*** SOURCE MATERIAL Section Begins ***

--- src/inc/can_wake_pkg.sv ---
// Purpose: Shared constants for the CAN selective wake filter.
// Assumes: Wishbone classic, 32-bit data, byte addresses.
// Notes:   Offsets, field positions, reset values and timing figures.
package can_wake_pkg;
  // ==========================================================
  // Register byte offsets
  localparam logic [7:0] CTRL_OFS   = 8'h00;
  localparam logic [7:0] ID_OFS     = 8'h04;
  localparam logic [7:0] IDMASK_OFS = 8'h08;
  localparam logic [7:0] FRAME_OFS  = 8'h0c;
  localparam logic [7:0] DMLO_OFS   = 8'h10;
  localparam logic [7:0] DMHI_OFS   = 8'h14;
  localparam logic [7:0] STAT_OFS   = 8'h18;
  localparam logic [7:0] EVT_OFS    = 8'h1c;
  // ==========================================================
  // Control register fields
  localparam int MODE_LSB      = 0;
  localparam int SHDN_LSB      = 2;
  localparam int SEL_EN_BIT    = 4;
  localparam int CFG_OK_BIT    = 5;
  localparam int FD_TOL_BIT    = 6;
  localparam int DATA_EVAL_BIT = 7;
  localparam int WAKE_EN_BIT   = 8;
  localparam int FAIL_EN_BIT   = 9;
  localparam logic [9:0] CTRL_RESET = 10'h080;
  // Frame register: dlc in [3:0], extended-id flag here
  localparam int EXT_ID_BIT = 31;
  // Status fields
  localparam int STUCK_BIT = 0;
  localparam int SUPPLY_BIT = 1;
  localparam int ERRCNT_LSB = 8;
  // Event fields, write one to clear
  localparam int WAKE_EVT_BIT = 0;
  localparam int FERR_EVT_BIT = 1;
  localparam int FAIL_EVT_BIT = 2;
  // ==========================================================
  // Mode codes and counter limit
  localparam logic [1:0] MODE_OFFLINE = 2'h0;
  localparam logic [1:0] MODE_ACTIVE  = 2'h1;
  localparam logic [1:0] MODE_ACT_NUV = 2'h2;
  localparam logic [5:0] ERR_LIMIT    = 6'h1f;
  // ==========================================================
  // Timing
  localparam int CLK_MHZ          = 100;
  localparam int DOM_TIMEOUT_US   = 1000;
  localparam int DOM_TIMEOUT_CYC  = DOM_TIMEOUT_US * CLK_MHZ;
  typedef enum logic [1:0] {
    SCAN_IDLE     = 2'b00,
    SCAN_LISTEN   = 2'b01,
    SCAN_WAIT_SOF = 2'b10,
    SCAN_WAIT_IDL = 2'b11
  } scan_state_t;
endpackage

*** SOURCE MATERIAL Section Ends ***

EXERCISE REQUIREMENTS =
Give back the lines above exactly, from the one with "localparam int STUCK_BIT = 0;" through the last line.

ANSWER SPACE =
  localparam int STUCK_BIT = 0;
  localparam int SUPPLY_BIT = 1;
  localparam int ERRCNT_LSB = 8;
  // Event fields, write one to clear
  localparam int WAKE_EVT_BIT = 0;
  localparam int FERR_EVT_BIT = 1;
  localparam int FAIL_EVT_BIT = 2;
  // ==========================================================
  // Mode codes and counter limit
  localparam logic [1:0] MODE_OFFLINE = 2'h0;
  localparam logic [1:0] MODE_ACTIVE  = 2'h1;
  localparam logic [1:0] MODE_ACT_NUV = 2'h2;
  localparam logic [5:0] ERR_LIMIT    = 6'h1f;
  // ==========================================================
  // Timing
  localparam int CLK_MHZ          = 100;
  localparam int DOM_TIMEOUT_US   = 1000;
  localparam int DOM_TIMEOUT_CYC  = DOM_TIMEOUT_US * CLK_MHZ;
  typedef enum logic [1:0] {
    SCAN_IDLE     = 2'b00,
    SCAN_LISTEN   = 2'b01,
    SCAN_WAIT_SOF = 2'b10,
    SCAN_WAIT_IDL = 2'b11
  } scan_state_t;
endpackage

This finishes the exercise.